La scuola neoliberale non si instaura di colpo, ma attraverso riforme non organiche e distribuite nel tempo. Questa frammentazione e questa durata hanno sicuramente ostacolato a lungo la comprensione del cambiamento di paradigma da parte di molti attori ancora concentrati sullo stato precedente del sistema scolastico, che ne fossero sostenitori o oppositori. Eppure, sarebbe bastata un po’ di attenzione critica nei confronti dei progetti scolastici delle organizzazioni padronali, delle organizzazioni economiche internazionali e dei governi neoliberisti per comprendere più rapidamente come si sarebbe svolta la trasformazione dei sistemi educativi, attraverso quali concetti operativi, quali dispositivi, quali argomenti. Tutto era scritto, e tutto viene ancora oggi ripetuto in un’abbondante letteratura di esperti ed economisti, ma troppo pochi attori, anche nel campo della ricerca, vi hanno prestato sufficiente attenzione e li hanno presi abbastanza sul serio quando il progetto di questa nuova scuola capitalista è stato chiaramente enunciato negli anni ’80 e ’90. Lo strano fenomeno che interessa la sociologia della conoscenza è capire perché ci sia voluto così tanto tempo per comprendere una strategia così poco nascosta, così esplicita, così apertamente rivendicata.
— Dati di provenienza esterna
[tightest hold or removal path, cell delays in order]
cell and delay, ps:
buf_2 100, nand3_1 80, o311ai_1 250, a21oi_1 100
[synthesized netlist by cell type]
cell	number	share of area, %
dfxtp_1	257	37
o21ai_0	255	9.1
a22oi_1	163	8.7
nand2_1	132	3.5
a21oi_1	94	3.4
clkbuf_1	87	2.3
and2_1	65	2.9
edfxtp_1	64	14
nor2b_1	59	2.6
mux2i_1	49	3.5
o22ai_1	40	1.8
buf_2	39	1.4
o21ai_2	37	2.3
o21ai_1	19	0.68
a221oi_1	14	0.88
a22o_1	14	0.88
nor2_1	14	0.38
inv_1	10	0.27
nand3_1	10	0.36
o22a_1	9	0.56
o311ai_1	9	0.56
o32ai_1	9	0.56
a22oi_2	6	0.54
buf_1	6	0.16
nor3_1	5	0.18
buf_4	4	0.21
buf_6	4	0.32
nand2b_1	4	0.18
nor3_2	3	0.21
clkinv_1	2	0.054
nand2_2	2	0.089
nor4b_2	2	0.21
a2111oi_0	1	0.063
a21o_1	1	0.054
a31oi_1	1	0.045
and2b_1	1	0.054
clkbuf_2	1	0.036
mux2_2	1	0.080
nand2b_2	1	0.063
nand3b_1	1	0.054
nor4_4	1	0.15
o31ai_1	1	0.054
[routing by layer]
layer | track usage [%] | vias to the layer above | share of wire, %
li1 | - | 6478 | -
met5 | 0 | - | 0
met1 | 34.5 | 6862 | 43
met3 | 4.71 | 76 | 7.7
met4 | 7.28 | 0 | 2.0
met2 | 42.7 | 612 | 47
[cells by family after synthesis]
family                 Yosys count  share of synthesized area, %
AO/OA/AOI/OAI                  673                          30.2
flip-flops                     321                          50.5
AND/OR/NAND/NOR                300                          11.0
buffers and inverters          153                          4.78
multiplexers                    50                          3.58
### src/hw/rix_consts.svh
// **************************************************************************
// Rasterizer memory shell constants
// Word widths, APB register offsets, control/status bit positions and the
// number of memory write requesters
// **************************************************************************
`ifndef RIX_CONSTS_SVH
`define RIX_CONSTS_SVH

`define RIX_DATA_W          32
`define RIX_ADDR_W          32
`define RIX_FB_SIZE_W       20
`define RIX_APB_ADDR_W      4

`define RIX_REG_FB_BASE     4'h0
`define RIX_REG_FB_SIZE     4'h4
`define RIX_REG_CTRL        4'h8
`define RIX_REG_STATUS      4'hC

`define RIX_CTRL_COMMIT_BIT 0
`define RIX_CTRL_VSYNC_BIT  1
`define RIX_STATUS_BUSY_BIT 0
`define RIX_STATUS_DONE_BIT 1

`define RIX_WORD_BYTES      4
`define RIX_ARB_REQS        2

`endif
### src/hw/rix_pkg.sv
// **************************************************************************
// Rasterizer memory shell types
// Stream beats, memory writes, framebuffer settings and APB transfers
// **************************************************************************
`include "rix_consts.svh"

package rix_pkg;

    // One beat of a valid/ready word stream
    typedef struct packed {
        logic [`RIX_DATA_W-1:0]     data;
        logic                       last;
    } stream_beat_t;

    // A single-word memory write request
    typedef struct packed {
        logic [`RIX_ADDR_W-1:0]     addr;
        logic [`RIX_DATA_W-1:0]     data;
    } mem_wr_t;

    // Frame settings as programmed by software
    typedef struct packed {
        logic [`RIX_ADDR_W-1:0]     base;
        logic [`RIX_FB_SIZE_W-1:0]  size;
        logic                       vsync;
    } fb_cfg_t;

    typedef struct packed {
        logic [`RIX_APB_ADDR_W-1:0] paddr;
        logic                       psel;
        logic                       penable;
        logic                       pwrite;
        logic [`RIX_DATA_W-1:0]     pwdata;
    } apb_req_t;

    typedef struct packed {
        logic [`RIX_DATA_W-1:0]     prdata;
        logic                       pready;
        logic                       pslverr;
    } apb_rsp_t;

endpackage

### src/hw/rix_top.sv
// **************************************************************************
// Rasterizer memory shell top level
// Command DMA and framebuffer writer sharing one memory write port, with
// the framebuffer registers on APB
// **************************************************************************
module rix_top
(
    input  logic                    aclk,
    input  logic                    rst_n,
    input  rix_pkg::apb_req_t       apb_req,
    output rix_pkg::apb_rsp_t       apb_rsp,
    input  rix_pkg::stream_beat_t   cmd_in,
    input  logic                    cmd_valid,
    output logic                    cmd_ready,
    input  rix_pkg::stream_beat_t   pix_in,
    input  logic                    pix_valid,
    output logic                    pix_ready,
    output rix_pkg::mem_wr_t        mem_wr,
    output logic                    mem_valid,
    input  logic                    mem_ready,
    output logic                    swap_fb,
    output logic                    swap_fb_enable_vsync,
    output logic                    irq
);
    rix_pkg::fb_cfg_t   fb_cfg;
    logic               fb_commit;
    logic               fb_busy;
    rix_pkg::mem_wr_t   dma_wr;
    logic               dma_wr_valid;
    logic               dma_wr_ready;
    rix_pkg::mem_wr_t   fb_wr;
    logic               fb_wr_valid;
    logic               fb_wr_ready;

    fb_regs i_fb_regs (
        .aclk       (aclk),
        .rst_n      (rst_n),
        .apb_req    (apb_req),
        .apb_rsp    (apb_rsp),
        .busy       (fb_busy),
        .frame_done (swap_fb),
        .cfg        (fb_cfg),
        .commit     (fb_commit),
        .irq        (irq)
    );

    // The frame done pulse doubles as the buffer swap request
    fb_writer i_fb_writer (
        .aclk                 (aclk),
        .rst_n                (rst_n),
        .cfg                  (fb_cfg),
        .commit               (fb_commit),
        .pix_in               (pix_in),
        .pix_valid            (pix_valid),
        .pix_ready            (pix_ready),
        .wr                   (fb_wr),
        .wr_valid             (fb_wr_valid),
        .wr_ready             (fb_wr_ready),
        .busy                 (fb_busy),
        .frame_done           (swap_fb),
        .swap_fb_enable_vsync (swap_fb_enable_vsync)
    );

    cmd_dma i_cmd_dma (
        .aclk      (aclk),
        .rst_n     (rst_n),
        .cmd_in    (cmd_in),
        .cmd_valid (cmd_valid),
        .cmd_ready (cmd_ready),
        .wr        (dma_wr),
        .wr_valid  (dma_wr_valid),
        .wr_ready  (dma_wr_ready)
    );

    mem_arbiter i_mem_arbiter (
        .aclk       (aclk),
        .rst_n      (rst_n),
        .req0       (dma_wr),
        .req0_valid (dma_wr_valid),
        .req0_ready (dma_wr_ready),
        .req1       (fb_wr),
        .req1_valid (fb_wr_valid),
        .req1_ready (fb_wr_ready),
        .mem_wr     (mem_wr),
        .mem_valid  (mem_valid),
        .mem_ready  (mem_ready)
    );

endmodule

### src/hw/mem_arbiter.sv
// **************************************************************************
// Memory write arbiter
// Round-robin merge of two write requesters onto one memory write port.
// A stalled grant is held until its write transfers
// **************************************************************************
`include "rix_consts.svh"

module mem_arbiter
(
    input  logic                aclk,
    input  logic                rst_n,
    input  rix_pkg::mem_wr_t    req0,
    input  logic                req0_valid,
    output logic                req0_ready,
    input  rix_pkg::mem_wr_t    req1,
    input  logic                req1_valid,
    output logic                req1_ready,
    output rix_pkg::mem_wr_t    mem_wr,
    output logic                mem_valid,
    input  logic                mem_ready
);
    logic [`RIX_ARB_REQS-1:0]           req_valid;
    logic [$clog2(`RIX_ARB_REQS)-1:0]   prio;
    logic [$clog2(`RIX_ARB_REQS)-1:0]   owner_q;
    logic [$clog2(`RIX_ARB_REQS)-1:0]   pick;
    logic [$clog2(`RIX_ARB_REQS)-1:0]   sel;
    logic                               locked;

    assign req_valid = {req1_valid, req0_valid};

    // Priority side wins a tie, otherwise whoever is asking
    assign pick = (req_valid[prio]) ? prio : ~prio;
    assign sel  = locked ? owner_q : pick;

    assign mem_valid  = req_valid[sel];
    assign mem_wr     = sel ? req1 : req0;
    assign req0_ready = mem_ready && (sel == 1'b0);
    assign req1_ready = mem_ready && (sel == 1'b1);

    always_ff @(posedge aclk or negedge rst_n)
    begin
        if (!rst_n)
        begin
            prio    <= '0;
            owner_q <= '0;
            locked  <= 1'b0;
        end
        else if (mem_valid)
        begin
            if (mem_ready)
            begin
                locked <= 1'b0;
                prio   <= ~sel;
            end
            else
            begin
                locked  <= 1'b1;
                owner_q <= sel;
            end
        end
    end

endmodule

### src/hw/cmd_dma.sv
// **************************************************************************
// Command DMA
// Takes the byte address from the header word of each packet and writes
// the following payload words to memory at consecutive word addresses
// **************************************************************************
`include "rix_consts.svh"

module cmd_dma
(
    input  logic                    aclk,
    input  logic                    rst_n,
    input  rix_pkg::stream_beat_t   cmd_in,
    input  logic                    cmd_valid,
    output logic                    cmd_ready,
    output rix_pkg::mem_wr_t        wr,
    output logic                    wr_valid,
    input  logic                    wr_ready
);
    localparam logic ST_HEADER  = 1'b0;
    localparam logic ST_PAYLOAD = 1'b1;

    logic                   state;
    logic [`RIX_ADDR_W-1:0] addr_q;
    logic                   beat_take;
    logic                   pay_take;

    // One write held at a time, so a beat is only taken when the slot frees up
    assign cmd_ready = !wr_valid || wr_ready;
    assign beat_take = cmd_ready && cmd_valid;
    assign pay_take  = beat_take && (state == ST_PAYLOAD);

    always_ff @(posedge aclk or negedge rst_n)
    begin
        if (!rst_n)
        begin
            state    <= ST_HEADER;
            wr_valid <= 1'b0;
        end
        else
        begin
            if (wr_valid && wr_ready)
                wr_valid <= 1'b0;
            if (beat_take)
            begin
                if (state == ST_HEADER)
                begin
                    // A header carrying last is an empty packet
                    if (!cmd_in.last)
                        state <= ST_PAYLOAD;
                end
                else
                begin
                    wr_valid <= 1'b1;
                    if (cmd_in.last)
                        state <= ST_HEADER;
                end
            end
        end
    end

    always_ff @(posedge aclk)
    begin
        if (beat_take && (state == ST_HEADER))
            addr_q <= cmd_in.data;
        if (pay_take)
        begin
            wr.addr <= addr_q;
            wr.data <= cmd_in.data;
            addr_q  <= addr_q + `RIX_WORD_BYTES;
        end
    end

endmodule

### src/hw/fb_writer.sv
// **************************************************************************
// Framebuffer writer
// On commit, writes FB_SIZE pixel words from the pixel stream to memory at
// consecutive word addresses and reports the finished frame
// **************************************************************************
`include "rix_consts.svh"

module fb_writer
(
    input  logic                    aclk,
    input  logic                    rst_n,
    input  rix_pkg::fb_cfg_t        cfg,
    input  logic                    commit,
    input  rix_pkg::stream_beat_t   pix_in,
    input  logic                    pix_valid,
    output logic                    pix_ready,
    output rix_pkg::mem_wr_t        wr,
    output logic                    wr_valid,
    input  logic                    wr_ready,
    output logic                    busy,
    output logic                    frame_done,
    output logic                    swap_fb_enable_vsync
);
    logic [`RIX_ADDR_W-1:0]     base_q;
    logic [`RIX_FB_SIZE_W-1:0]  size_q;
    logic [`RIX_FB_SIZE_W-1:0]  pix_idx;
    logic                       last_word_q;
    logic                       pix_take;

    // Stop taking pixels once the final word of the frame is in flight
    assign pix_ready = busy && !last_word_q && (!wr_valid || wr_ready);
    assign pix_take  = pix_ready && pix_valid;

    always_ff @(posedge aclk or negedge rst_n)
    begin
        if (!rst_n)
        begin
            busy                 <= 1'b0;
            frame_done           <= 1'b0;
            wr_valid             <= 1'b0;
            last_word_q          <= 1'b0;
            pix_idx              <= '0;
            swap_fb_enable_vsync <= 1'b0;
        end
        else
        begin
            frame_done <= 1'b0;
            if (wr_valid && wr_ready)
            begin
                wr_valid <= 1'b0;
                if (last_word_q)
                begin
                    last_word_q <= 1'b0;
                    busy        <= 1'b0;
                    frame_done  <= 1'b1;
                end
            end
            if (pix_take)
            begin
                wr_valid <= 1'b1;
                pix_idx  <= pix_idx + 1'b1;
                if (pix_idx == size_q - 1'b1)
                    last_word_q <= 1'b1;
            end
            // Commits during a running frame are dropped
            if (commit && !busy)
            begin
                swap_fb_enable_vsync <= cfg.vsync;
                pix_idx              <= '0;
                if (cfg.size == '0)
                    frame_done <= 1'b1;
                else
                    busy <= 1'b1;
            end
        end
    end

    always_ff @(posedge aclk)
    begin
        if (commit && !busy)
        begin
            base_q <= cfg.base;
            size_q <= cfg.size;
        end
        if (pix_take)
        begin
            wr.addr <= base_q + `RIX_ADDR_W'(pix_idx) * `RIX_WORD_BYTES;
            wr.data <= pix_in.data;
        end
    end

endmodule

### src/hw/fb_regs.sv
// **************************************************************************
// Framebuffer register block
// APB slave with frame base, frame size, control and status registers.
// Generates the commit pulse and keeps the sticky done flag behind irq
// **************************************************************************
`include "rix_consts.svh"

module fb_regs
(
    input  logic                aclk,
    input  logic                rst_n,
    input  rix_pkg::apb_req_t   apb_req,
    output rix_pkg::apb_rsp_t   apb_rsp,
    input  logic                busy,
    input  logic                frame_done,
    output rix_pkg::fb_cfg_t    cfg,
    output logic                commit,
    output logic                irq
);
    logic                       access;
    logic                       wr_en;
    logic                       done;
    logic [`RIX_DATA_W-1:0]     rd_data;

    // The access phase is the second cycle of every APB transfer
    assign access = apb_req.psel && apb_req.penable;
    assign wr_en  = access && apb_req.pwrite;

    always_ff @(posedge aclk or negedge rst_n)
    begin
        if (!rst_n)
        begin
            cfg    <= '0;
            commit <= 1'b0;
            done   <= 1'b0;
        end
        else
        begin
            commit <= 1'b0;
            if (wr_en)
            begin
                case (apb_req.paddr)
                    `RIX_REG_FB_BASE: cfg.base <= apb_req.pwdata;
                    `RIX_REG_FB_SIZE: cfg.size <= apb_req.pwdata[`RIX_FB_SIZE_W-1:0];
                    `RIX_REG_CTRL:
                    begin
                        cfg.vsync <= apb_req.pwdata[`RIX_CTRL_VSYNC_BIT];
                        commit    <= apb_req.pwdata[`RIX_CTRL_COMMIT_BIT];
                    end
                    `RIX_REG_STATUS:
                    begin
                        if (apb_req.pwdata[`RIX_STATUS_DONE_BIT])
                            done <= 1'b0;
                    end
                    default: ;
                endcase
            end
            // A finished frame wins over a clear in the same cycle
            if (frame_done)
                done <= 1'b1;
        end
    end

    always_comb
    begin
        rd_data = '0;
        case (apb_req.paddr)
            `RIX_REG_FB_BASE: rd_data = cfg.base;
            `RIX_REG_FB_SIZE: rd_data[`RIX_FB_SIZE_W-1:0] = cfg.size;
            `RIX_REG_CTRL:    rd_data[`RIX_CTRL_VSYNC_BIT] = cfg.vsync;
            `RIX_REG_STATUS:
            begin
                rd_data[`RIX_STATUS_BUSY_BIT] = busy;
                rd_data[`RIX_STATUS_DONE_BIT] = done;
            end
            default: ;
        endcase
    end

    assign apb_rsp.prdata  = rd_data;
    assign apb_rsp.pready  = 1'b1;
    assign apb_rsp.pslverr = access && (apb_req.paddr > `RIX_REG_STATUS);

    assign irq = done;

endmodule

### config.mk
export PLATFORM = sky130hd
export DESIGN_NAME = rix_top
export DESIGN_NICKNAME = d
export VERILOG_FILES = /design/src/hw/rix_pkg.sv /design/src/hw/rix_top.sv /design/src/hw/mem_arbiter.sv /design/src/hw/cmd_dma.sv /design/src/hw/fb_writer.sv /design/src/hw/fb_regs.sv
export VERILOG_INCLUDE_DIRS = /design/src /design/src/hw
export SDC_FILE = /design/constraint.sdc
export NUM_CORES = 1
export LEC_CHECK = 0
export BUFFER_PORTS_ARGS = -buffer_cell sky130_fd_sc_hd__buf_2
export CORE_UTILIZATION = 30
export CTS_BUF_LIST = sky130_fd_sc_hd__clkbuf_8
export DETAILED_ROUTE_END_ITERATION = 16
export MAX_ROUTING_LAYER = met4
export PLACE_DENSITY = 0.5
export SETUP_SLACK_MARGIN = 0.2
export SYNTH_ARGS = -nofsm -noshare
export SYNTH_HDL_FRONTEND = slang
export SYNTH_SLANG_ARGS = --single-unit
### constraint.sdc
create_clock -name aclk -period 7.6 [get_ports aclk]
set_input_delay 1.52 -clock aclk [delete_from_list [all_inputs] [get_ports aclk]]
set_output_delay 1.52 -clock aclk [all_outputs]
set_load 0.02 [all_outputs]
==> impl_metrics.toml, run 1 <==
[route]
drt-initial-drc-count = 434
detail_route.first_pass.iterations = 4
via_count = 8855
wirelength_um = 33300
vias_per_cell = 4.64
drcViolationCount = 0
drtAntennaViolNets = 0
wl_per_cell_um = 17.4

[yosys]
yosys-top-cells-area = "edfxtp_1, dfrtp_1, mux2_2, xnor2_1, xor2_1"
synth_fa_ha_area_frac = 0.0222
post_synth_num_cell_types = 79
postSynthNetCount = 1160
synth_most_common_cell = "edfxtp_1"
synth-compound-area-share = 0.0681
yosys_warnings = 0
yosys-mux-area-fraction = 0.100
synth-edff-count = 212
postSynthCellCount = 1026
synth_top_area_share = 0.459
synth_async_sr_flop_share = 0.286
synth_top_family_by_area = "simple AND/OR/NAND/NOR gates"
synth_xor_xnor_area_share = 0.0607
syn_area_um2 = 13900
synth.top_cells.by_count = "edfxtp_1, mux2_2, dfrtp_1"
simple_gate_share_of_the_synthesized_area = 0.117
avgSynthCellArea_um2 = 13.5
synth.yosys.seq_area_share = 0.613
synth.largest_area_cell = "edfxtp_1"
ys_dominant_reg_cell = "edfxtp_1"
synth-seq-cells = 297

[setup_path]
endpoint = "apb_rsp[7]"
critical_path_required_ns = 6.08
worst_setup_end_kind = "output pin"
critical_path_at_ns = 3.41
peak_fanout_along_the_critical_path = 19
critical_path.reg2reg.startpoint = "i_cmd_dma.wr_valid"
worst_r2r_path_depth = 8
rrSetupSlack_ns = 3.67
origin_of_the_worst_setup_path = "apb_req[36]"
crit_type = "primary input to output pin"
worstReg2RegEnd = "i_cmd_dma.addr_q[7]"
startpoint_type = "primary input"

[sta]
fin_setup_tns_ns = 0
timing.max_slew.rel_slack = 0.292
final.hold.worst_slack_ns = 0.421
finalMaxSlewViolations = 0
final_min_period_over_clock_period = 0.649
rsz0062_at_grt = "no"
max_freq_mhz = 203
setup_viol = 0
tightestPinTransition_ns = 1.05
layout_min_cycle_time_ns = 4.93
timing_hold_violations_final = 0
finalClockSkew_ns = 0.0239

[cells_and_area]
utilization = 0.367
layout.area.seq_um2 = 8490
multiInputGateArea_um2 = 5130
drive_gt1_frac = 0.340
layout-area-overhead-vs-synth_pct = 20.6
fin_nets = 1396
n_fill_cell = 4492

[global_routing]
grt_antenna_before_repair = 1
grt_pass1_vias = 9055
grt_max_degree = 78
grt_first_pass_wirelength_um = 51900
total_congestion_overflow_after_global_routing = 0
grt_use_total = 0.147

[clock_tree]
worst_skew_pair.late_latency_ns = 0.64
htree_num_levels = 2
post-cts-setup-buffers = 0
clkTransAtPathRegs_ns = 0.06
ctsHoldBuffers = 0
cts_made_buffers = 54
cts_tree = "yes"
clock_tree.buffer_depth = 3
clock-sinks = 297
ctsRootBufferMaster = "clkbuf_8"
cts-resized-gates = 0

[die]
core_region_area_um2 = 45500
dieArea_um2 = 47100
fp-row-count = 78
die_width_um = 217
boundaryPins = 214
initial_standard_cell_utilization_of_the_core = 0.305
die_height_um = 217

[placed_design]
gp_congestion = 0.830
port_buffers = 211
detailed_place_hpwl_um = 23200

[power_and_ir_drop]
total_power_mw = 5.43
leakagePower_nw = 6.70
peakVddDrop_mv = 0.202
areal_power_density_over_the_cells_nw_per_um2 = 325

[run_status]
run_status = "complete, no violations"

[flow_run]
maxCapViolations = 0

[hold_path]
hold_class = "flip-flop to flip-flop"
cell usage in the layout, fill, tap and decap left out, types with 22 or more instances in the layout:
master	count
xor2_1	39
nand2_1	56
nand3_1	30
ha_1	23
xnor2_1	57
buf_2	210
clkbuf_8	58
dfrtp_1	85
inv_1	33
edfxtp_1	212
o21ai_0	22
nor2_1	74
mux2_2	117
a21oi_1	44
stage by stage:
stage / setup WS, ns / cells / instance area, µm²
finish: 2.67 / 1909 / 16700
global route: 2.52 / 1908 / 16700
CTS: 2.63 / 1907 / 16700
detailed placement: 2.44 / 1806 / 15500
global placement: 2.45 / 1806 / 15500
floorplan: 3.27 / 1026 / 13900
critical path, stage by stage:
cell and delay (ns):
buf_2 0.09, or2_1 0.37, nor3_2 0.61, buf_4 0.40
a22o_1 0.22, buf_2 0.17
where the power goes:
part	internal [mW]	switching, mW
sequential	2.11	0.199
combinational	0.595	0.897
clock	0.943	0.687
registers in the layout, summed over array words and instances, names as in the netlist, 20 cells and up:
register and flops:
i_fb_writer.size_q 20, i_cmd_dma.addr_q 32, i_fb_regs.cfg 53, i_cmd_dma.wr 64, i_fb_writer.wr 64, i_fb_writer.base_q 32, i_fb_writer.pix_idx 20
metal layers:
metal / global-route usage / vias to the layer above / wire length, µm
met2: 0.224 / 243 / 15000
met1: 0.195 / 4263 / 15800
met3: 0.0330 / 49 / 1800
met4: 0.0453 / 0 / 745
met5: - / - / 0
li1: - / 4300 / -
area by class of cell:
| class | instances | share of cell area |
|---|---|---|
| flip-flops and latches | 297 | 0.508 |
| multi-input cells | 676 | 0.307 |
| repair buffers | 218 | 0.0665 |
| clock buffers | 58 | 0.0478 |
| well taps | 600 | 0.0449 |
| clock inverters | 43 | 0.0219 |
| inverters | 15 | 0.00352 |
| diodes | 2 | 0.000299 |
worst min path at each step:
stage	endpoint	cells after the start	from
after CTS	i_cmd_dma.wr[32]	0	i_cmd_dma.addr_q[0]
after floorplan	i_cmd_dma.wr[32]	0	i_cmd_dma.addr_q[0]
final	i_cmd_dma.wr[32]	0	i_cmd_dma.addr_q[0]
after global routing	i_cmd_dma.wr[32]	0	i_cmd_dma.addr_q[0]
after global placement	i_cmd_dma.wr[33]	0	i_cmd_dma.addr_q[1]
after detailed placement	i_cmd_dma.wr[32]	0	i_cmd_dma.addr_q[0]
Tutti i ricercatori britannici, belgi, olandesi, spagnoli, francesi, giapponesi o brasiliani che fin dagli anni ’90 hanno mostrato le nuove logiche all’opera nel campo dell’istruzione, hanno sperimentato questa difficoltà sia epistemologica che politica. È possibile che la pseudo-scientificità, lo “scientismo” che ha accompagnato il processo di neoliberalizzazione, con la competenza statistica, le neuroscienze educative, la tecnicizzazione dell’atto pedagogico, la fede nelle virtù della tecnologia e oggi le “promesse” dell’Intelligenza Artificiale, abbiano contribuito fortemente alla depoliticizzazione della questione scolastica. Il collettivo di ricercatori italiani all’origine di Contro la scuola neoliberale si unisce ora a questo lavoro internazionale, e non possiamo che augurarci che essi sappiano, più rapidamente che altrove, far luce sui processi in corso e contribuire così alla costruzione di una vera scuola democratica, lotta inscindibile da una lotta più globale per una società egualitaria, ecologica e femminista.

Note

[1] Si veda ad esempio Ken Jones et al. Schooling in Western Europe and its Adversaries, Palgrave 2008. Il libro è stato tradotto in francese con il titolo L’école en Europe, La Dispute, 2011.